A group of technology companies is investing in a new form of carbon capture that aims to cut emissions from household waste in an effort to reduce landfill use and to reduce the amount of greenhouse gases in the atmosphere.
Frontier, an umbrella group of tech companies including payments firm Stripe, internet giant Google and software company Salesforce, is investing just under $32 million in a carbon-capture-and-storage project in Norway in the hope of removing 100,000 metric tons of carbon from the atmosphere between 2029 and 2030.
Under the plan, carbon-dioxide emissions that are generated when trash from the Norwegian capital Oslo is burned to produce energy for heating will be captured and then stored under the North Sea. The initiative is part of a larger carbon-capture project known as the Northern Lights project.
The project is being put together in conjunction with the Norwegian government and Hafslund Celsio—Norway’s largest supplier of district heating—which runs the waste-to-energy site.
At the site in Norway, household waste is sorted into fossil waste and biogenic waste. Fossil waste includes materials like plastics, which can’t be broken down quickly. Biogenic waste includes trash that has come from organic sources, such as food scraps or garden waste.
After sorting, the waste is then burned by Hafslund Celsio, with the energy created used to heat the city of Oslo. The company is retrofitting the plant with a carbon capture system to collect an estimated 90% of the emissions from burning. Those emissions are then compressed and shipped to be stored under the ocean floor, in massive caverns left from oil and gas exploration.
By burning and storing the emissions from the biogenic waste, Hafslund Celsio creates high-value carbon removal credits, which it plans to sell to Frontier.
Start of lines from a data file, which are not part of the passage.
From an optimization exercise on the open Yosys and OpenROAD flow, aimed at small area, a short achievable clock period and few clock cycles per item; shortcuts taken in it are not production practice. Function was checked by simulation only, so behaviour that the tests miss may differ from the original.

===== flow/config.mk =====
export PLATFORM = sky130hd
export DESIGN_NAME = alu_seq_responder
export DESIGN_NICKNAME = alu_seq_responder
export VERILOG_FILES = /design/flow/design.v
export SDC_FILE = /design/flow/constraint.sdc
export NUM_CORES = 4
export LEC_CHECK = 0
export ABC_AREA = 1
export CAP_MARGIN = 20
export CORE_MARGIN = 2
export CORE_UTILIZATION = 45
export SETUP_SLACK_MARGIN = 2.0
export SLEW_MARGIN = 20

===== flow/constraint.sdc =====
create_clock -name core_clock -period 6.0 [get_ports {clock}]
set_input_delay 1.2000 -clock core_clock [delete_from_list [all_inputs] [get_ports {clock}]]
set_output_delay 1.2000 -clock core_clock [all_outputs]
set_load 0.01 [all_outputs]

===== flow/design.v =====
package alu_pkg;
  localparam int DATA_W = 32;
  localparam logic [3:0] OP_AND  = 4'd0;
  localparam logic [3:0] OP_OR   = 4'd1;
  localparam logic [3:0] OP_ADD  = 4'd2;
  localparam logic [3:0] OP_SUB  = 4'd3;
  localparam logic [3:0] OP_MUL  = 4'd4;
  localparam logic [3:0] OP_DIV  = 4'd5;
  localparam logic [3:0] OP_SHR  = 4'd6;
  localparam logic [3:0] OP_SHRA = 4'd7;
  localparam logic [3:0] OP_SHL  = 4'd8;
  localparam logic [3:0] OP_ROR  = 4'd9;
  localparam logic [3:0] OP_ROL  = 4'd10;
  localparam logic [3:0] OP_NEG  = 4'd11;
  localparam logic [3:0] OP_NOT  = 4'd12;
  localparam int U_SIMPLE = 0;   
  localparam int U_MUL    = 1;   
  localparam int U_NEGA   = 2;   
  localparam int U_NEGB   = 3;   
  localparam int U_CLZ    = 4;   
  localparam int U_NORM   = 5;   
  localparam int U_DITER  = 6;   
  localparam int U_FIXQ   = 7;   
  localparam int U_FIXR   = 8;   
  localparam int U_DZ     = 9;   
  localparam int NU       = 10;
endpackage
import alu_pkg::*;
module alu_booth_pp (
  input  logic [2:0]        sel,
  input  logic [DATA_W-1:0] m,
  input  logic              msigned,
  output logic [35:0]       pp,
  output logic              neg
);
  logic one, two;
  logic [35:0] m1, m2, mag;
  assign one = sel[1] ^ sel[0];
  assign two = (sel[2] & ~sel[1] & ~sel[0]) | (~sel[2] & sel[1] & sel[0]);
  assign neg = sel[2];
  logic s;
  assign s   = msigned & m[DATA_W-1];
  assign m1  = {{4{s}}, m};
  assign m2  = {{3{s}}, m, 1'b0};
  assign mag = ({36{one}} & m1) | ({36{two}} & m2);
  assign pp  = mag ^ {36{neg}};
endmodule
module alu_clz32 (
  input  logic [DATA_W-1:0] x,
  output logic [5:0]        n
);
  logic [7:0]      z4;      
  logic [1:0]      c4 [8];  
  logic [3:0]      z16;     
  logic [2:0]      c8 [4];
  logic [1:0]      z32;
  logic [3:0]      c16 [2];
  always_comb begin
    for (int g = 0; g < 8; g++) begin
      logic [3:0] v;
      v = x[4*g +: 4];
      z4[g] = (v == 4'b0);
      c4[g] = v[3] ? 2'd0 : v[2] ? 2'd1 : v[1] ? 2'd2 : 2'd3;
    end
    for (int g = 0; g < 4; g++) begin
      z16[g] = z4[2*g+1] & z4[2*g];
      c8[g]  = z4[2*g+1] ? {1'b1, c4[2*g]} : {1'b0, c4[2*g+1]};
    end
    for (int g = 0; g < 2; g++) begin
      z32[g]  = z16[2*g+1] & z16[2*g];
      c16[g]  = z16[2*g+1] ? {1'b1, c8[2*g]} : {1'b0, c8[2*g+1]};
    end
    if (z32[1] & z32[0]) n = 6'd32;
    else if (z32[1])     n = {2'b01, c16[0]};
    else                 n = {2'b00, c16[1]};
  end
endmodule
import alu_pkg::*;
module alu_seq_responder (
  input  logic                clock,
  input  logic                clear,
  input  logic                in_valid,
  output logic                in_ready,
  input  logic [DATA_W-1:0]   a,
  input  logic [DATA_W-1:0]   b,
  input  logic [3:0]          op,
  output logic                out_valid,
  input  logic                out_ready,
  output logic [2*DATA_W-1:0] result,
  output logic                div_by_zero,
  output logic                illegal_op
);
  typedef struct packed {
    logic          first;    
    logic          fin;      
    logic          x1_ra, x1_hi, x1_lo, x1_inv, x1_hs, x1_rs;
    logic          d0_one, d0_two, d0_neg, msigned;
    logic          d1_one, d1_two, d1_neg;
    logic          cin, cin2;   
    logic          r_and, r_or, r_add, r_sh, r_ones, ill;
    logic          sh_sign, sh_rot, sh_left, sh_rol;
  } ctl_t;
  ctl_t          c, cn;
  logic [NU-1:0] u, un;       
  logic       ev;              
  logic       ov;              
  logic [DATA_W-1:0] ra, rb, hi, lo;
  logic              hs;       
  logic [4:0]        cnt;
  logic              neg_a, neg_q, negb_p, dz_r, ill_r;
  logic slot, go, free, accept, last;
  assign slot      = !ov || out_ready;
  assign go        = ev && (!c.first || slot);
  assign free      = !ev || (go && c.fin);
  assign in_ready  = free;
  assign accept    = in_valid && free;
  assign out_valid = ov;
  assign last      = (cnt == 5'd0);
  function automatic logic [2:0] booth(input logic [2:0] s);
    booth[0] = s[1] ^ s[0];
    booth[1] = (s[2] & ~s[1] & ~s[0]) | (~s[2] & s[1] & s[0]);
    booth[2] = s[2];
  endfunction
  always_comb begin : first_decode
    logic [2:0] g0, g1;
    ctl_t k;
    logic [NU-1:0] ku;
    k  = '0;
    ku = '0;
    k.first = 1'b1;
    k.fin   = 1'b1;
    g0 = booth({a[1], a[0], 1'b0});
    g1 = booth({a[3], a[2], a[1]});
    case (op)
      OP_AND: begin
        ku[U_SIMPLE] = 1'b1; k.r_and = 1'b1;
        k.x1_ra = 1'b1; k.d0_one = 1'b1;
      end
      OP_OR: begin
        ku[U_SIMPLE] = 1'b1; k.r_or = 1'b1;
        k.x1_ra = 1'b1; k.d0_one = 1'b1;
      end
      OP_ADD: begin
        ku[U_SIMPLE] = 1'b1; k.r_add = 1'b1;
        k.x1_ra = 1'b1; k.d0_one = 1'b1;
      end
      OP_SUB: begin
        ku[U_SIMPLE] = 1'b1; k.r_add = 1'b1;
        k.x1_ra = 1'b1; k.d0_one = 1'b1; k.d0_neg = 1'b1; k.cin = 1'b1;
      end
      OP_NEG: begin
        ku[U_SIMPLE] = 1'b1; k.r_add = 1'b1;
        k.x1_ra = 1'b1; k.x1_inv = 1'b1; k.cin = 1'b1;
      end
      OP_NOT: begin
        ku[U_SIMPLE] = 1'b1; k.r_add = 1'b1;
        k.x1_ra = 1'b1; k.x1_inv = 1'b1;
      end
      OP_SHR:  begin ku[U_SIMPLE] = 1'b1; k.r_sh = 1'b1; end
      OP_SHRA: begin ku[U_SIMPLE] = 1'b1; k.r_sh = 1'b1; k.sh_sign = 1'b1; end
      OP_ROR:  begin ku[U_SIMPLE] = 1'b1; k.r_sh = 1'b1; k.sh_rot  = 1'b1; end
      OP_SHL:  begin ku[U_SIMPLE] = 1'b1; k.r_sh = 1'b1; k.sh_left = 1'b1; end
      OP_ROL:  begin ku[U_SIMPLE] = 1'b1; k.r_sh = 1'b1; k.sh_rol  = 1'b1; end
      OP_MUL: begin
        ku[U_MUL] = 1'b1;
        k.fin     = 1'b0;
        k.msigned = 1'b1;
        {k.d0_neg, k.d0_two, k.d0_one} = g0;
        {k.d1_neg, k.d1_two, k.d1_one} = g1;
        k.cin     = g0[2];
      end
      OP_DIV: begin
        k.fin = 1'b0;
        if (b == '0) begin
          ku[U_DZ] = 1'b1;
          k.fin    = 1'b1;
          k.x1_ra  = 1'b1;
          k.r_ones = 1'b1;
        end else if (a[DATA_W-1]) begin
          ku[U_NEGA] = 1'b1;
          k.x1_ra = 1'b1; k.x1_inv = 1'b1; k.cin = 1'b1;
        end else if (b[DATA_W-1]) begin
          ku[U_NEGB] = 1'b1;
          k.d0_one = 1'b1; k.d0_neg = 1'b1; k.cin = 1'b1;
        end else begin
          ku[U_CLZ] = 1'b1;
          k.x1_ra = 1'b1;
        end
      end
      default: begin ku[U_SIMPLE] = 1'b1; k.ill = 1'b1; end
    endcase
    fc  = k;
    fcu = ku;
  end
  ctl_t          fc;
  logic [NU-1:0] fcu;
  logic [35:0] pp0, pp1, x1, sum;
  logic        ms;
  assign ms   = c.msigned & rb[DATA_W-1];
  assign pp0  = (({36{c.d0_one}} & {{4{ms}}, rb}) |
                 ({36{c.d0_two}} & {{3{ms}}, rb, 1'b0})) ^ {36{c.d0_neg}};
  assign pp1  = (({36{c.d1_one}} & {{4{rb[DATA_W-1]}}, rb}) |
                 ({36{c.d1_two}} & {{3{rb[DATA_W-1]}}, rb, 1'b0})) ^ {36{c.d1_neg}};
  assign x1[DATA_W-1:0] = (({DATA_W{c.x1_ra}} & ra) |
                           ({DATA_W{c.x1_hi}} & hi) |
                           ({DATA_W{c.x1_lo}} & lo)) ^ {DATA_W{c.x1_inv}};
  assign x1[35:DATA_W]  = {4{(c.x1_hs & hi[DATA_W-1]) | (c.x1_rs & hs)}};
  logic [35:0] x3, cs_s, cs_c;
  logic        k1;
  assign x3   = {pp1[33:0], c.cin2 | c.d1_neg, c.cin};
  assign cs_s = x1 ^ pp0 ^ x3;
  assign cs_c = (x1 & pp0) | (x1 & x3) | (pp0 & x3);
  assign k1   = c.d1_neg;
  assign sum  = cs_s + {cs_c[34:0], k1} + {35'b0, k1};
  logic [DATA_W-1:0] src, fx, fy, fsh;
  logic [4:0]        fk;
  logic [5:0]        la, lb, sdiff;
  logic              qzero, norm;
  assign norm = u[U_NORM];
  alu_clz32 u_clz_a (.x(ra), .n(la));
  alu_clz32 u_clz_b (.x(rb), .n(lb));
  assign sdiff = lb - la;
  assign qzero = (lb < la);
  always_comb begin
    src = norm ? rb : ra;
    fx  = '0;
    fy  = src;
    fk  = rb[4:0];
    if (norm || c.sh_left) begin
      fx = {1'b0, src[DATA_W-1:1]};
      fy = {src[0], {(DATA_W-1){1'b0}}};
      fk = norm ? ~cnt : ~rb[4:0];
    end else if (c.sh_rol) begin
      fx = {src[0], src[DATA_W-1:1]};
      fy = {src[0], src[DATA_W-1:1]};
      fk = ~rb[4:0];
    end else if (c.sh_rot) begin
      fx = src;
    end else if (c.sh_sign) begin
      fx = {DATA_W{src[DATA_W-1]}};
    end
  end
  logic [47:0] f1;
  logic [39:0] f2;
  logic [35:0] f3;
  logic [33:0] f4;
  assign f1  = fk[4] ? {fx, fy[31:16]}  : {fx[15:0], fy};
  assign f2  = fk[3] ? f1[47:8] : f1[39:0];
  assign f3  = fk[2] ? f2[39:4] : f2[35:0];
  assign f4  = fk[1] ? f3[35:2] : f3[33:0];
  assign fsh = fk[0] ? f4[32:1] : f4[31:0];
  logic [2:0] ng0, ng1;
  logic       rneg;       
  assign ng0  = booth({ra[5], ra[4], ra[3]});
  assign ng1  = booth({ra[7], ra[6], ra[5]});
  assign rneg = sum[35];
  always_comb begin
    cn = '0;
    un = '0;
    if (accept) begin
      cn = fc;
      un = fcu;
    end else if (ev && !(go && c.fin)) begin
      cn = c;
      un = u;
      if (go) begin
        cn = '0;
        un = '0;
        if (u[U_MUL]) begin
          un[U_MUL]  = 1'b1;
          cn.fin     = (cnt == 5'd1);
          cn.x1_hi   = 1'b1;
          cn.x1_hs   = 1'b1;
          cn.msigned = 1'b1;
          {cn.d0_neg, cn.d0_two, cn.d0_one} = ng0;
          {cn.d1_neg, cn.d1_two, cn.d1_one} = ng1;
          cn.cin     = ng0[2];
        end else if (u[U_NEGA] && negb_p) begin
          un[U_NEGB] = 1'b1;
          cn.d0_one = 1'b1; cn.d0_neg = 1'b1; cn.cin = 1'b1;
        end else if (u[U_NEGA] || u[U_NEGB]) begin
          un[U_CLZ] = 1'b1;
          cn.x1_ra  = 1'b1;
        end else if (u[U_CLZ]) begin
          if (qzero) begin
            un[U_FIXR] = 1'b1;
            cn.fin     = 1'b1;
            cn.x1_hi   = 1'b1;
            cn.x1_inv  = neg_a;
            cn.cin     = neg_a;
          end else begin
            un[U_NORM]  = (sdiff[4:0] != 5'd0);
            un[U_DITER] = (sdiff[4:0] == 5'd0);
            cn.x1_hi  = 1'b1; cn.x1_rs = 1'b1;
            cn.d0_one = 1'b1; cn.d0_neg = 1'b1; cn.cin = 1'b1;
          end
        end else if (u[U_NORM]) begin
          un[U_DITER] = 1'b1;
          cn.x1_hi  = 1'b1; cn.x1_rs = 1'b1;
          cn.d0_one = 1'b1; cn.d0_neg = 1'b1; cn.cin = 1'b1;
        end else if (u[U_DITER] && !last) begin
          un[U_DITER] = 1'b1;
          cn.x1_hi  = 1'b1; cn.x1_rs = 1'b1;
          cn.d0_one = 1'b1; cn.d0_neg = !rneg; cn.cin = !rneg;
        end else if (u[U_DITER] && neg_q) begin
          un[U_FIXQ] = 1'b1;
          cn.x1_lo = 1'b1; cn.x1_inv = 1'b1; cn.cin = 1'b1; cn.r_add = 1'b1;
        end else if (u[U_DITER] || u[U_FIXQ]) begin
          logic corr;
          corr = u[U_DITER] ? rneg : hs;
          un[U_FIXR] = 1'b1;
          cn.fin     = 1'b1;
          cn.x1_hi   = 1'b1;
          cn.x1_inv  = neg_a;
          cn.d0_one  = corr;
          cn.d0_neg  = neg_a & corr;
          cn.cin     = neg_a & !corr;
          cn.cin2    = neg_a & corr;
        end
      end
    end
  end
  logic [DATA_W-1:0] simple;
  assign simple = ({DATA_W{c.r_and | c.r_or}} & cs_c[DATA_W-1:0]) |
                  ({DATA_W{c.r_or}}  & cs_s[DATA_W-1:0]) |
                  ({DATA_W{c.r_add}} & sum[DATA_W-1:0]) |
                  ({DATA_W{c.r_sh}}  & fsh) |
                  {DATA_W{c.r_ones}};
  always_ff @(posedge clock or negedge clear) begin
    if (!clear) begin
      ev <= 1'b0;
      ov <= 1'b0;
      u  <= '0;
    end else begin
      ev <= accept || (ev && !free);
      ov <= (go && c.fin) || (ov && !out_ready);
      u  <= un;
    end
  end
  always_ff @(posedge clock) begin
    c <= cn;
    if (accept) begin
      ra     <= a;
      rb     <= b;
      neg_a  <= a[DATA_W-1];
      neg_q  <= a[DATA_W-1] ^ b[DATA_W-1];
      negb_p <= b[DATA_W-1];
      cnt    <= 5'd7;
    end else if (go) begin
      if (u[U_NEGA])  ra <= sum[DATA_W-1:0];
      if (u[U_NEGB])  rb <= sum[DATA_W-1:0];
      if (u[U_MUL])   ra <= {4'b0, ra[DATA_W-1:4]};
      if (u[U_NORM])  rb <= fsh;
      if (u[U_DITER] && !last) rb <= {1'b0, rb[DATA_W-1:1]};
      if (u[U_CLZ])   cnt <= sdiff[4:0];
      if (u[U_MUL] || u[U_DITER]) cnt <= cnt - 5'd1;
    end
    if (go) begin
      if (u[U_SIMPLE] || u[U_CLZ] || u[U_DZ] || u[U_FIXQ]) lo <= simple;
      if (u[U_SIMPLE]) hi <= '0;
      if (u[U_MUL]) begin
        hi <= sum[35:4];
        lo <= {sum[3:0], lo[DATA_W-1:4]};
      end
      if (u[U_CLZ] || u[U_DZ]) hi <= sum[DATA_W-1:0];
      if (u[U_CLZ]) hs <= 1'b0;
      if (u[U_DITER]) begin
        hi <= sum[DATA_W-1:0];
        hs <= rneg;
        lo <= {lo[DATA_W-2:0], !rneg};
      end
      if (u[U_FIXR]) hi <= sum[DATA_W-1:0];
      if (c.first) begin
        dz_r  <= u[U_DZ];
        ill_r <= c.ill;
      end
    end
  end
  assign result      = {hi, lo};
  assign div_by_zero = dz_r;
  assign illegal_op  = ill_r;
endmodule

===== flow/run.sh =====
#!/bin/bash
# synth_recipe.tcl (not shown) runs the flow's synth.tcl, then flattens the netlist and writes it again
# the make line also repeats each setting of config.mk as NAME=value (left out here)
make -C /OpenROAD-flow-scripts/flow DESIGN_CONFIG=/design/flow/config.mk WORK_HOME=/design/flow/orfs CLKGATE_MAP_FILE= SYNTH_SCRIPT=/design/flow/synth_recipe.tcl finish

==> run notes <==
fin. max-slew vios 0; First-pass DRT Iterations 13; Setup WS pre-CTS 0.934 ns; cell taking the most area after synthesis edfxtp_1; fin crit share 0.690; Bufs and invs on worst path 2; CP Max Fanout 4; Worst-path clk slew 0.09 ns; Layout Nets 3207; Post-DRT Antenna Nets 0; GRT overflow 0; top cells by area, synth edfxtp_1, nand2_1, nand3_1; RSZ-0062 raised after global routing yes; Iteration-0 DRC Markers 3821; YS warnings 5; Die Y 210 um; worst slew pin tran 1.32 ns; CTS tree built; Total GRT Usage 0.470; pin count of the biggest net entering global routing 84; share of the synthesized area in the top cell type 0.244; post-synthesis sequential area ratio 0.271; Die W 210 um; Max Cap Viol 0; final hold violation count 0; mean post-synth cell area 6.65 um2; post-DP HPWL 78800 um; initial antenna violation count 4; top_reg_cell synth edfxtp_1; Core ar. 0.0419 mm2; GP Congestion 1.05; first-pass GRT wire length 149000 um; Clock Latency Late Sink 0.51 ns; synthesis-to-finish area growth 29.4%; placed cells 3438; Max Fclk 0.241 GHz; number of enable flip-flop cells after synthesis 155; critical path class in -> reg; final std cells w/o fill 3606; Cell Rows 75; worst path arrival time 4.41 ns; CTS root buf clkbuf_16; Worst Skew 0.0169 ns; Syn Std Cell Area 0.0191 mm2; CP top delay family simple AND/OR/NAND/NOR gates; Post-Syn Instances 2867; Starting Density 0.456; Slew HR 0.113; CTS Buf Count 17; CTS HTree Levels 4; min Tclk post-route 4.14 ns; Synth cell types 55; Longest Clk Path Bufs 2; CP max-delay cell nor4_1; status finished clean; setup_tns 0 ns; worst-path cell chain clkdlybuf4s50_1, nor4_1, nand4_1, nor2_1, inv_1, nand2_1, nor2_1, a21oi_1, nand2_1; CP peak stage delay 0.77 ns; Post-Synthesis Net Count 3023; crit path launch type primary input; vias post-DR 24000; port bufs 139; # DRC 0; Hold/Removal Path Class reg -> reg; synthesized flop and latch total 178; Routed WL 107000 um; number of global-route vias before repair 22100; Via density 6.64; Routed wire per std cell 29.6 um; Critical Path Sink Type flip-flop; required time of the worst setup path 6.27 ns; share of cells above drive strength 1 0.191; # IOs 140; final setup fails 0; die area 0.0440 mm2; CTS sink cnt 178; Post-synth ARST share 0.0674; final worst slack 1.86 ns
## metrics by stage
step	utilization	area, um2	hold WS [ns]
CTS	0.548	22900	0.429
detailed placement	0.499	20900	0.423
finish	0.590	24700	0.422
floorplan	-	19100	0.400
global route	0.590	24700	0.431
global placement	0.499	20900	0.406
## final timing paths
check / startpoint / to / slack [ns] / cells past startpoint
worst max-delay path: b[31] / c[16]$_DFFE_PP_ / 1.86 / 9
worst min-delay path: c[4]$_SDFFCE_PN0P_ / ill_r$_DFFE_PP_ / 0.42 / 0
worst max register to register: rb[16]$_DFFE_PP_ / lo[29]$_DFFE_PP_ / 1.88 / 19
worst min register to register: c[4]$_SDFFCE_PN0P_ / ill_r$_DFFE_PP_ / 0.42 / 0
max in group asynchronous: clear / u[1]$_DFFE_PN0P_ / 4.53 / 1
min in group asynchronous: clear / u[2]$_DFFE_PN0P_ / 1.05 / 1
## logic make-up after synthesis
family                   synth area share
XOR/XNOR                           0.0542
buffers and inverters               0.101
adder cells (fa/ha/maj)            0.0697
AO/OA/AOI/OAI                       0.189
flip-flops                          0.271
AND/OR/NAND/NOR                     0.315
## synthesized netlist by cell type, types with 5 or more instances
master    instances
inv_2            11
nand2_1         662
a31oi_1          25
buf_1            20
a21boi_0          8
dfrtp_1          12
or2_2            29
a21o_1            5
o211ai_1         43
o221ai_1         15
xnor2_1           8
buf_2            27
nor4_1           14
ha_1             47
nand3_1         467
o21ai_1          13
inv_1           326
a221oi_1          8
fa_1             37
dfxtp_1          11
xor2_1          110
nor3_1           22
nor2_1          161
edfxtp_1        155
a22oi_1          13
a21oi_1         182
o22ai_1         112
o21ai_0         154
o21bai_1          8
clkbuf_1         97
nand4_1          10
## timing repair
| action | CTS | global route |
|---|---|---|
| gates resized for setup | 174 | 301 |
| hold buffers | 0 | 0 |
| pin swaps | 22 | 93 |
| buffers inserted | 67 | 55 |
| setup endpoints to repair | 138 | 120 |
| cloned | 7 | 3 |
## state kept, by name, summed over array words and instances (netlist names), named ones only
name	cells
dz_r	1
c	27
ill_r	1
rb	32
negb_p	1
cnt	5
neg_q	1
ra	32
u	10
neg_a	1
lo	32
hs	1
ov	1
hi	32
## layer usage
metal / vias to the layer above / track usage / wire, um
met5: - / 0 / 25
met4: 4 / 0.340 / 10100
met3: 555 / 0.158 / 15400
met2: 2050 / 0.704 / 44800
met1: 11200 / 0.564 / 36500
li1: 10200 / - / -
## final cells by class
class                      instances  area (um2)
antenna                            3        7.51
clock buffer                      18         450
clock inverter                    14         170
fill                            3912       17200
inverter                         341        1360
multi-input combinational       2197       13900
sequential                       178        5180
tap                              539         674
timing repair buffer             309        2920
timing repair inverter             7        52.6
## cell usage in the layout (no fill, tap or decap), types with 15 or more instances in the layout
master / count
a21oi_1: 151
a21oi_2: 24
a31oi_1: 22
buf_4: 141
clkbuf_16: 20
clkdlybuf4s50_1: 138
clkinvlp_4: 19
edfxtp_1: 155
fa_1: 34
ha_1: 16
ha_4: 28
inv_1: 292
inv_2: 26
nand2_1: 581
nand2_2: 56
nand2_4: 29
nand3_1: 440
nand3_2: 20
nor2_1: 131
nor2_2: 21
nor3_1: 16
o211ai_1: 43
o21ai_0: 127
o21ai_1: 29
o221ai_1: 15
o22ai_1: 85
o22ai_2: 20
or2_2: 20
xor2_1: 90
xor2_2: 19
Testbench counts, summed over its fixed seeds: cycles 12,033, items 3,200.

[separate check: timing with driven ports]
The results above use ideal ports. As a check the final layout listed here was re-extracted and re-timed, cells and wires unchanged.
Step 1 (the two cells are an assumption about what drives the block):
set clk [get_ports {clock}]
set_driving_cell -lib_cell sky130_fd_sc_hd__clkbuf_16 $clk
set_driving_cell -lib_cell sky130_fd_sc_hd__buf_2 [delete_from_list [all_inputs] $clk]
Step 2 moves the port delays by t, midway between the first and last clock arrival at a register: inputs arrive t later, outputs are due t later. That takes back most of the time a late clock gives input paths.
Slacks: ideal / step 1 / step 2; pairs: ideal / step 1.
t (ns): 0.565
setup slack, ns: 1.857 / 1.876 / 1.333
clock arrival spread, ns: 0.017 / 0.017
pins driven straight from the clock port: 1
After both steps this run still meets setup and hold. The setup slack of this run moves by +0.019 ns with the drivers and by -0.524 ns with both steps.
Plants naturally draw down carbon dioxide, or CO₂, from the atmosphere. When they are burned, the CO₂ is released. But at the Norwegian incinerator, the carbon is immediately captured, and CO₂ is thus taken out of the atmospheric cycle. When biogenic waste is sent to landfill, methane is emitted once it breaks down. Methane is much more potent in terms of its effect on global warming than CO₂.
Claw lifting up residual waste before it gets incinerated to generate heat and electricity. Photo: Go electra / Hafslund Celsio
Meanwhile, avoidance carbon credits are created by capturing the CO₂ from burning the plastics and other products made from fossil fuels. This is because the emissions that would have been emitted from burning the plastics are largely avoided. That said, these credits are much lower in value because no carbon dioxide is actually removed through the process.
The two main options of dealing with waste either involve landfiling or incineration, according to Hasan Muslemani, head of carbon management research at the Oxford Institute for Energy Studies. The issue with landfilling, he said, is that this eventually creates methane which is about 30 times worse for the atmosphere from a global warming potential.
With incineration, CO₂ directly enters the atmosphere—this is where CCS comes in. It brings the best of both worlds: no CO₂ entering the air today or methane in the future. You are also producing low-carbon energy (electricity and heat) which can potentially be sold at a premium, Muslemani said.
This process could be replicated across 500 other sites in Europe alone, with places such as Germany and the U.K. particularly suited for waste-to-energy carbon capture, according to Frontier. By doing so, some 400 million tons of carbon dioxide could be removed from the atmosphere by 2050.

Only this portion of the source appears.